Energy-stable parametric finite element approximations for regularized solid-state dewetting in strongly anisotropic materials

TL;DR

This paper introduces energy-stable parametric finite element methods for modeling strongly anisotropic solid-state dewetting, ensuring energy stability, area conservation, and improved mesh quality for long-term simulations.

Contribution

It develops novel energy-stable and structure-preserving finite element schemes for a regularized sharp-interface model with strong anisotropy, filling a theoretical gap.

Findings

Schemes are proven to be energy-stable

Methods preserve area and energy

Numerical results show improved mesh quality and efficiency

Abstract

In this work, we aim to develop energy-stable parametric finite element approximations for a sharp-interface model with strong surface energy anisotropy, which is derived from the first variation of an energy functional composed of film/vapor interfacial energy, substrate energy, and regularized Willmore energy.
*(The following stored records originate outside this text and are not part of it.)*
<file path="src/rtl/countdown_pkg.sv">
// Shared types for the game countdown timer: FSM state encoding and the
// debug bundle exposed by the top level.
package countdown_pkg;

    localparam int STATE_W = 2;

    typedef enum logic [STATE_W-1:0] {
        ST_IDLE    = 2'd0,
        ST_RUN     = 2'd1,
        ST_PAUSE   = 2'd2,
        ST_EXPIRED = 2'd3
    } state_t;

    // Internal visibility: current FSM state and the unit-counter wrap pulse.
    typedef struct packed {
        state_t state;
        logic   unit_tick;
    } dbg_t;

    // Value written into time_left on load: zero selects the default.
    function automatic logic [31:0] load_value(input logic [31:0] val,
                                               input logic [31:0] dflt);
        return (val == 32'd0) ? dflt : val;
    endfunction

endpackage

</file>
<file path="src/rtl/rate_divider.sv">
// Modulo-DIV event counter. Counts enabled cycles 0..DIV-1; the cycle after
// the enabled edge where the count was DIV-1 it wraps to 0 and pulses tick.
// 'last' flags that the next enabled edge is the wrapping one, so a parent
// can act on the same edge the wrap happens.
module rate_divider #(
    parameter int DIV = 4
) (
    input  logic clk,
    input  logic rst,
    input  logic en,
    input  logic clr,
    output logic tick,
    output logic last
);

    localparam int CW = (DIV > 1) ? $clog2(DIV) : 1;
    localparam logic [CW-1:0] LAST_CNT = CW'(DIV - 1);

    logic [CW-1:0] cnt;

    assign last = (cnt == LAST_CNT);

    // Count enabled cycles, wrap at DIV-1 and emit a registered tick; clr
    // restarts the count without producing a tick.
    always_ff @(posedge clk) begin
        if (rst || clr) begin
            cnt  <= '0;
            tick <= 1'b0;
        end else if (en) begin
            if (last) begin
                cnt  <= '0;
                tick <= 1'b1;
            end else begin
                cnt  <= cnt + CW'(1);
                tick <= 1'b0;
            end
        end else begin
            tick <= 1'b0;
        end
    end

endmodule

</file>
<file path="src/rtl/countdown_timer.sv">
// Game-level countdown: clk is divided into frame ticks, frame ticks into
// time units, and each completed unit decrements time_left while running.
// expired pulses for one cycle on the cycle time_left first reads zero.
//
// Control inputs are level-sampled on every posedge; priority is
// rst > load > pause > start. There is no handshake: load/start/pause act
// on each edge they are high, and repeated assertion is harmless.
module countdown_timer
    import countdown_pkg::*;
#(
    parameter int CLK_DIV        = 833333,
    parameter int TICKS_PER_UNIT = 60,
    parameter int TIME_WIDTH     = 8,
    parameter int DEFAULT_TIME   = 30
) (
    input  logic                  clk,
    input  logic                  rst,
    input  logic                  load,
    input  logic [TIME_WIDTH-1:0] load_val,
    input  logic                  start,
    input  logic                  pause,
    output logic [TIME_WIDTH-1:0] time_left,
    output logic                  running,
    output logic                  frame_tick,
    output logic                  expired,
    output dbg_t                  dbg
);

    localparam logic [TIME_WIDTH-1:0] DEFAULT_VAL = TIME_WIDTH'(DEFAULT_TIME);

    state_t                state, state_n;
    logic [TIME_WIDTH-1:0] time_n;
    logic                  running_n;
    logic                  expired_n;

    logic                  frame_en;
    logic                  frame_last;
    logic                  unit_tick;
    logic                  unit_last;
    logic                  dec;
    logic [31:0]           load_word;

    // The divider only advances on RUN cycles that are not being left via
    // pause or load, so the cycle that samples pause adds no progress.
    assign frame_en = (state == ST_RUN) && !pause && !load;

    // A unit completes on the edge the frame divider wraps while the unit
    // counter already holds its last value; decrementing on that same edge
    // keeps time_left, expired and the causing frame_tick aligned.
    assign dec = frame_en && frame_last && unit_last;

    assign load_word = load_value(32'(load_val), 32'(DEFAULT_VAL));

    rate_divider #(
        .DIV (CLK_DIV)
    ) u_frame_div (
        .clk  (clk),
        .rst  (rst),
        .en   (frame_en),
        .clr  (load),
        .tick (frame_tick),
        .last (frame_last)
    );

    rate_divider #(
        .DIV (TICKS_PER_UNIT)
    ) u_unit_div (
        .clk  (clk),
        .rst  (rst),
        .en   (frame_tick),
        .clr  (load),
        .tick (unit_tick),
        .last (unit_last)
    );

    // Next-state, next time_left and registered output values.
    always_comb begin
        state_n   = state;
        time_n    = time_left;
        expired_n = 1'b0;

        if (load) begin
            state_n = ST_IDLE;
            time_n  = load_word[TIME_WIDTH-1:0];
        end else begin
            unique case (state)
                ST_IDLE: begin
                    if (!pause && start && (time_left != '0)) begin
                        state_n = ST_RUN;
                    end
                end
                ST_RUN: begin
                    if (pause) begin
                        state_n = ST_PAUSE;
                    end else if (dec && (time_left != '0)) begin
                        time_n = time_left - TIME_WIDTH'(1);
                        if (time_left == TIME_WIDTH'(1)) begin
                            state_n   = ST_EXPIRED;
                            expired_n = 1'b1;
                        end
                    end
                end
                ST_PAUSE: begin
                    if (!pause && start) begin
                        state_n = ST_RUN;
                    end
                end
                ST_EXPIRED: begin
                    state_n = ST_EXPIRED;
                end
                default: begin
                    state_n = ST_IDLE;
                end
            endcase
        end

        running_n = (state_n == ST_RUN);
    end

    // State, time_left and the registered running/expired outputs.
    always_ff @(posedge clk) begin
        if (rst) begin
            state     <= ST_IDLE;
            time_left <= DEFAULT_VAL;
            running   <= 1'b0;
            expired   <= 1'b0;
        end else begin
            state     <= state_n;
            time_left <= time_n;
            running   <= running_n;
            expired   <= expired_n;
        end
    end

    assign dbg.state     = state;
    assign dbg.unit_tick = unit_tick;

endmodule

</file>
<file path="config.mk">
export PLATFORM = sky130hd
export DESIGN_NAME = countdown_timer
export DESIGN_NICKNAME = d
export VERILOG_FILES = /design/src/rtl/countdown_pkg.sv /design/src/rtl/rate_divider.sv /design/src/rtl/countdown_timer.sv
export SDC_FILE = /design/constraint.sdc
export NUM_CORES = 1
export LEC_CHECK = 0
export CAP_MARGIN = 10
export CORE_MARGIN = 5
export CORE_UTILIZATION = 41
export CTS_CLUSTER_DIAMETER = 40
export DETAILED_ROUTE_END_ITERATION = 12
export PLACE_DENSITY_LB_ADDON = 0.3
export REMOVE_ABC_BUFFERS = 1
export SYNTH_ARGS = -nofsm -noshare
export SYNTH_HDL_FRONTEND = slang
export SYNTH_SLANG_ARGS = --single-unit
</file>
<file path="constraint.sdc">
create_clock -name clk -period 5.25 [get_ports clk]
set_clock_uncertainty 0.1 [all_clocks]
set_input_delay 0.7875 -clock clk [delete_from_list [all_inputs] [get_ports clk]]
set_output_delay 0.7875 -clock clk [all_outputs]
set_load 0.02 [all_outputs]
</file>
==> flow_summary.yaml, run 1 <==
outcome:
  status: "completed"
routing:
  drt_wl_total_um: 4427
  dr.pass1.iters: 4
  viasPerCell: 5.270
  antenna_left: 0
  drc_errors: 0
  wire_per_inst_um: 13.29
  vias: 1755
  drt_iter0_markers: 126
placed_design:
  dpl.hpwl_um: 3143
  post-place-cells: 325
  post-place-ws_ns: 1.853
  portBuffers: 26
  place.gp.congestion: 0.7764
synth:
  yosysWarnings: 0
  synth_cell_types: 55
  yosys_register_bits: 40
  yosysMostFrequentCell: "nor2_1"
  synth_area_um2: 2092
  synthTopCellsByCount: "nor2_1, dfxtp_1, xnor2_1"
  synth_edf_count: 0
  synth_largest_area_cell: "dfxtp_1"
  synth_top_area_share_pct: 38.28
  ys_seq_area_share_pct: 38.28
  synth_top_flop_cell: "dfxtp_1"
  avgSynthCellArea_um2: 8.864
  async_flop_share_pct: 0
  yosys-top-cells-area: "dfxtp_1, nor2_1, xnor2_1"
  syn_inst: 236
cts:
  htree_num_levels: 2
  clock_path_buffers: 2
  cts-buffers-inserted: 5
  cts_resized: 0
  cts.sinks: 40
  cts_root_buf: "clkbuf_8"
  path_clk_slew_ns: 0.08
  ctsHoldBuffers: 0
  worstSkewPairLatency_ns: 0.29
  cts_setup_buffers: 0
  cts_tree: "yes"
timing:
  relSlewSlack_pct: 52.77
  setup_slack_ns: 2.190
  tns_ns: 0
  tightestPinTransition_ns: 0.6995
  final.period_utilization_pct: 58.28
  final-hold-violation-count: 0
  finalMaxSlewViolations: 0
  min_period_ns: 3.060
  rsz0062_at_grt: "no"
  fmax_mhz: 326.8
  whs_ns: 0.4285
  finalSetupViolCount: 0
setup_path:
  cp.arrival_ns: 3.12
  cp.required_ns: 5.31
  crit_fanout: 20
  r2r_slack_ns: 2.80
  worstReg2RegStart: "u_frame_div.cnt[9]$_SDFFE_PP0N_"
  cp-end-kind: "flip-flop"
  start_kind: "input pin"
  crit_end: "u_frame_div.cnt[7]$_SDFFE_PP0N_"
  critPathKind: "input pin to flip-flop"
  reg2regPathDepth: 5
  cp-startpoint: "load"
  reg2reg_to: "u_frame_div.cnt[7]$_SDFFE_PP0N_"
hold_path:
  worstHoldPathType: "flip-flop to flip-flop"
job:
  cap_violations: 0
die:
  initial_utilization_pct: 41.49
  die_x_um: 81.43
  rows: 26
  die_y_um: 81.43
  io_pins: 27
  core_area_um2: 5042
  die_area_um2: 6631
layout:
  area_growth_pct: 21.23
  fill_cells: 479
  fin_cells: 333
  drive_above_1_share_pct: 8.745
  antennaDiodeCount: 0
  nets: 280
grt:
  grt_start_max_net_pins: 21
  grt_pass1_wl_um: 7652
  grt_usage_pct: 14.91
  grt_pass1_vias: 1629
  overflow: 0
  antenna_found_initial: 0
power_and_ir_drop:
  p_leak_nw: 0.8774
  ir_drop_v: 0.0002066
  p_per_area_nw_per_um2: 252.4
[routing by layer]
metal | vias up | track usage [%] | share of wire, %
met5 | - | 0 | 0
met4 | 0 | 5.743 | 0.72
met3 | 2 | 3.947 | 3.3
met2 | 25 | 22.07 | 45
met1 | 835 | 20.59 | 51
li1 | 893 | - | -
[placed cells by master (no fill, tap or decap), types with 2 or more instances in the layout]
master	n
a211oi_1	2
a21oi_1	5
a221o_1	2
a2bb2o_4	2
and2_1	2
and3_1	2
and4_1	2
clkbuf_8	7
clkdlybuf4s50_1	26
dfxtp_1	40
ha_1	5
inv_1	15
mux2i_1	2
nand2_1	12
nand3_1	6
nand4_1	6
nor2_1	42
nor3_1	8
nor4_1	6
nor4b_1	4
o21ai_0	5
o41ai_1	2
or3_1	3
or4_1	3
xnor2_1	17
xor2_1	8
By introducing two geometric relations, we innovatively establish an equivalent regularized sharp-interface model and further construct an energy-stable parametric finite element algorithm for this equivalent model. We provide a detailed proof of the energy stability of the numerical scheme, addressing a gap in the relevant theory. Additionally, we develop another structure-preserving parametric finite element scheme that can preserve both area conservation and energy stability. Finally, we present several numerical simulations to show accuracy and efficiency as well as some structure-preserving properties of the proposed numerical methods. More importantly, extensive numerical simulations reveal that our schemes provide better mesh quality and are more suitable for long-term computations.